Gastroesophageal Reflux Disease: a.k.a. GERD
Gastroesophageal Reflux Disease (GERD), also known as acid reflux is a long-term condition in which stomach contents rise up into the esophagus due to failure of the lower esophageal sphincter, resulting in either symptoms or complications.
The most common symptoms are an acidic taste in the mouth, heartburn, and vomiting. Less common symptoms include pain with swallowing/sore throat, nausea, chest pain, and coughing.

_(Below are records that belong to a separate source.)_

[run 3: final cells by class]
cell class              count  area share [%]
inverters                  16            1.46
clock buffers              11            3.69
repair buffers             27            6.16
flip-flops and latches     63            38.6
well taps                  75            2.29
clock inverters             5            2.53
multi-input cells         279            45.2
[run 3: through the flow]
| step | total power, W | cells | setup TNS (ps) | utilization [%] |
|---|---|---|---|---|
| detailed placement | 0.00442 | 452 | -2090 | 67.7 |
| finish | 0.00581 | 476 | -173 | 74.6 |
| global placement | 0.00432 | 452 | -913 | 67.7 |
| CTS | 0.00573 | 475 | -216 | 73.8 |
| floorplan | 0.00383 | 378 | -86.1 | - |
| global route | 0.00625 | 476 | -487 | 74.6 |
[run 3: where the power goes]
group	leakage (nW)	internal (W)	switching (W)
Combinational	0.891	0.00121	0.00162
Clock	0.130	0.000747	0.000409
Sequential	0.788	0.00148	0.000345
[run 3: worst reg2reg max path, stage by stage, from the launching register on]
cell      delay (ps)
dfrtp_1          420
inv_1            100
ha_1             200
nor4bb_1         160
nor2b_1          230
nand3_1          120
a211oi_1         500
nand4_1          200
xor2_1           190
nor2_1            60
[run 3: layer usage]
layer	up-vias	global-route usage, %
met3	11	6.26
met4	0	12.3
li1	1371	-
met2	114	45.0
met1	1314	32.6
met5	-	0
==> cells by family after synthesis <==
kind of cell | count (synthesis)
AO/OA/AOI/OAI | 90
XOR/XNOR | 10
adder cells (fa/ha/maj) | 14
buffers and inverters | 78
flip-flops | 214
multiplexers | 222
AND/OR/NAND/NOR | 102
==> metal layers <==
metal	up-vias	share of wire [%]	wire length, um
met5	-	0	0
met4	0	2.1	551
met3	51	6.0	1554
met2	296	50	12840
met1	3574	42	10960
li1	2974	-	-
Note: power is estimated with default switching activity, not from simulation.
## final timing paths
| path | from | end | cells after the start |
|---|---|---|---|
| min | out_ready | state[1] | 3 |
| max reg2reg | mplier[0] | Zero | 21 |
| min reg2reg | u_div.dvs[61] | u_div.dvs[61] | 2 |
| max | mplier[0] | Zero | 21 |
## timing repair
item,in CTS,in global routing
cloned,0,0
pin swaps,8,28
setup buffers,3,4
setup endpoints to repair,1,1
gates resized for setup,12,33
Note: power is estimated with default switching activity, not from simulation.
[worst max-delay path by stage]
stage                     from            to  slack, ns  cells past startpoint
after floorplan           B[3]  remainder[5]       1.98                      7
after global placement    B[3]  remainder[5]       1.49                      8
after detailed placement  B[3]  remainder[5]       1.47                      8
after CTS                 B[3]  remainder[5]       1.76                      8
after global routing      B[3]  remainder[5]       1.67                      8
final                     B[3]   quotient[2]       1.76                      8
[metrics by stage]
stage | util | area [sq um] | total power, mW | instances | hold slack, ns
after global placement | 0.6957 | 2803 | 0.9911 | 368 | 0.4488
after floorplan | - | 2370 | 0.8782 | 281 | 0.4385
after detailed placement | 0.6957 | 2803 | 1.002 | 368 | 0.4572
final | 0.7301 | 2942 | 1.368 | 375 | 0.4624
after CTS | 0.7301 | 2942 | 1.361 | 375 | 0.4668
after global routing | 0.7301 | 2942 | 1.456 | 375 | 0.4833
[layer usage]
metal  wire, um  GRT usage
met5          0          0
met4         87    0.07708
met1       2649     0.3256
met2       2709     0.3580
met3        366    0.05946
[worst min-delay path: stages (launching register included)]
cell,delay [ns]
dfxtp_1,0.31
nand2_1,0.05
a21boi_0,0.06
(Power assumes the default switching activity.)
### src/rtl/eth1_pkg.sv
// Shared Eth1 definitions: CSR writer states and constants.
// Imported by the CSR writer, its interface and the timeout counter.
package eth1_pkg;

    typedef enum logic [1:0] {
        IDLE  = 2'd0,
        WRITE = 2'd1,
        DONE  = 2'd2
    } csr_wr_state_t;

    localparam int CSR_BYTE_SHIFT  = 2;
    localparam int TIMEOUT_CYC_DEF = 1023;

endpackage

### src/rtl/eth1_csr_writer_if.sv
// Avalon-MM CSR write port of the Eth1 MAC.
// Master drives address/data/strobe, slave answers with waitrequest.
interface eth1_csr_writer_if
    import eth1_pkg::*;
#(
    parameter int ADDR_W = 8,
    parameter int DATA_W = 32
);
    logic [ADDR_W+CSR_BYTE_SHIFT-1:0] avm_address;
    logic [DATA_W-1:0]                avm_writedata;
    logic                             avm_write;
    logic                             avm_waitrequest;

    modport master (
        output avm_address,
        output avm_writedata,
        output avm_write,
        input  avm_waitrequest
    );

    modport slave (
        input  avm_address,
        input  avm_writedata,
        input  avm_write,
        output avm_waitrequest
    );
endinterface

### src/rtl/eth1_timeout_ctr.sv
// Clear/enable counter that saturates at LIMIT and flags terminal count.
// Shared by the CSR writer and the sequencer poll loops.
module eth1_timeout_ctr
    import eth1_pkg::*;
#(
    parameter int LIMIT = TIMEOUT_CYC_DEF
) (
    input  logic clk,
    input  logic rst,
    input  logic clr,
    input  logic en,
    output logic tc
);
    localparam int W = (LIMIT < 1) ? 1 : $clog2(LIMIT + 1);
    localparam logic [W-1:0] LIM = W'(LIMIT);

    logic [W-1:0] r_cnt;
    logic         w_tc;

    assign w_tc = (r_cnt == LIM);
    assign tc   = w_tc;

    always_ff @(posedge clk) begin
        if (rst || clr) begin
            r_cnt <= '0;
        end else if (en && !w_tc) begin
            r_cnt <= r_cnt + W'(1);
        end
    end
endmodule

### src/rtl/eth1_csr_writer.sv
// Single-outstanding Avalon-MM CSR write master for the Eth1 MAC.
// Holds one request, bounds the stall with a timeout, counts accepted writes.
module eth1_csr_writer
    import eth1_pkg::*;
#(
    parameter int ADDR_W      = 8,
    parameter int DATA_W      = 32,
    parameter int TIMEOUT_CYC = TIMEOUT_CYC_DEF,
    parameter int CNT_W       = 16
) (
    input  logic              clk_hifreq,
    input  logic              rst,
    input  logic [ADDR_W-1:0] reg_addr,
    input  logic [DATA_W-1:0] data_in,
    input  logic              wren,
    output logic              busy,
    input  logic              err_clr,
    output logic              err_timeout,
    output logic [CNT_W-1:0]  wr_count,
    eth1_csr_writer_if.master avm
);
    localparam int AW = ADDR_W + CSR_BYTE_SHIFT;

    csr_wr_state_t     r_state;
    logic              r_busy;
    logic              r_write;
    logic              r_err;
    logic [AW-1:0]     r_addr;
    logic [DATA_W-1:0] r_data;
    logic [CNT_W-1:0]  r_cnt;

    logic w_to_clr;
    logic w_to_en;
    logic w_to_tc;

    assign w_to_clr = (r_state == IDLE) && wren;
    assign w_to_en  = (r_state == WRITE) && avm.avm_waitrequest;

    eth1_timeout_ctr #(
        .LIMIT (TIMEOUT_CYC)
    ) u_to_ctr (
        .clk (clk_hifreq),
        .rst (rst),
        .clr (w_to_clr),
        .en  (w_to_en),
        .tc  (w_to_tc)
    );

    always_ff @(posedge clk_hifreq) begin
        if (rst) begin
            r_state <= IDLE;
            r_busy  <= 1'b0;
            r_write <= 1'b0;
            r_err   <= 1'b0;
            r_addr  <= '0;
            r_data  <= '0;
            r_cnt   <= '0;
        end else begin
            // A timeout set below overrides a clear in the same cycle
            if (err_clr) begin
                r_err <= 1'b0;
            end
            case (r_state)
                IDLE: begin
                    r_busy  <= 1'b0;
                    r_write <= 1'b0;
                    if (wren) begin
                        r_addr  <= {reg_addr, {CSR_BYTE_SHIFT{1'b0}}};
                        r_data  <= data_in;
                        r_busy  <= 1'b1;
                        r_write <= 1'b1;
                        r_state <= WRITE;
                    end
                end
                WRITE: begin
                    if (!avm.avm_waitrequest) begin
                        r_cnt   <= r_cnt + CNT_W'(1);
                        r_write <= 1'b0;
                        r_state <= DONE;
                    end else if (w_to_tc) begin
                        r_err   <= 1'b1;
                        r_write <= 1'b0;
                        r_state <= DONE;
                    end
                end
                DONE: begin
                    r_busy  <= 1'b0;
                    r_state <= IDLE;
                end
                default: begin
                    r_busy  <= 1'b0;
                    r_write <= 1'b0;
                    r_state <= IDLE;
                end
            endcase
        end
    end

    assign busy              = r_busy;
    assign err_timeout       = r_err;
    assign wr_count          = r_cnt;
    assign avm.avm_address   = r_addr;
    assign avm.avm_writedata = r_data;
    assign avm.avm_write     = r_write;
endmodule
### src/flat_wrapper.sv
// flat-port wrapper written by rule: the top's interface ports become plain ports
module eth1_csr_writer_flat import eth1_pkg::*;
#(
    parameter int ADDR_W      = 8,
    parameter int DATA_W      = 32,
    parameter int TIMEOUT_CYC = TIMEOUT_CYC_DEF,
    parameter int CNT_W       = 16
)
  (clk_hifreq, rst, reg_addr, data_in, wren, busy, err_clr, err_timeout, wr_count, avm_avm_address, avm_avm_writedata, avm_avm_write, avm_avm_waitrequest);
  eth1_csr_writer_if #(.ADDR_W(ADDR_W), .DATA_W(DATA_W)) avm_i ();
  input  logic clk_hifreq;
  input  logic rst;
  input  logic [ADDR_W-1:0] reg_addr;
  input  logic [DATA_W-1:0] data_in;
  input  logic wren;
  output logic busy;
  input  logic err_clr;
  output logic err_timeout;
  output logic [CNT_W-1:0] wr_count;
  output wire logic [$bits(avm_i.avm_address)-1:0] avm_avm_address;
  output wire logic [$bits(avm_i.avm_writedata)-1:0] avm_avm_writedata;
  output wire logic [$bits(avm_i.avm_write)-1:0] avm_avm_write;
  input wire logic [$bits(avm_i.avm_waitrequest)-1:0] avm_avm_waitrequest;
  assign avm_avm_address = avm_i.avm_address;
  assign avm_avm_writedata = avm_i.avm_writedata;
  assign avm_avm_write = avm_i.avm_write;
  assign avm_i.avm_waitrequest = avm_avm_waitrequest;
  eth1_csr_writer #(.ADDR_W(ADDR_W), .DATA_W(DATA_W), .TIMEOUT_CYC(TIMEOUT_CYC), .CNT_W(CNT_W)) u_core (.clk_hifreq(clk_hifreq), .rst(rst), .reg_addr(reg_addr), .data_in(data_in), .wren(wren), .busy(busy), .err_clr(err_clr), .err_timeout(err_timeout), .wr_count(wr_count), .avm(avm_i));
endmodule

Factors that can contribute to GERD:
- Hiatal hernia
- High blood calcium levels
GERD sometimes causes injury to the esophagus which may include one or more of the following:
- Reflux esophagitis — inflammation of the esophageal epithelium which can cause ulcers near the junction of the stomach and esophagus
- Esophageal strictures — the persistent narrowing of the esophagus caused by reflux-induced inflammation
- Barrett’s esophagus — intestinal metaplasia (changes of the epithelial cells from squamous to intestinal columnar epithelium) of the distal esophagus
- Esophageal adenocarcinoma — a form of cancer
Acid reflux is due to poor closure of the lower esophageal sphincter, which is at the junction between the stomach and the esophagus.
Treatment options include lifestyle changes and medications. Lifestyle changes include not lying down for three hours after eating, raising the head of the bed, losing weight, avoiding foods that result in symptoms, and stopping smoking. Medications include antacids, H2-receptor blockers, proton pump inhibitors, and prokinetics.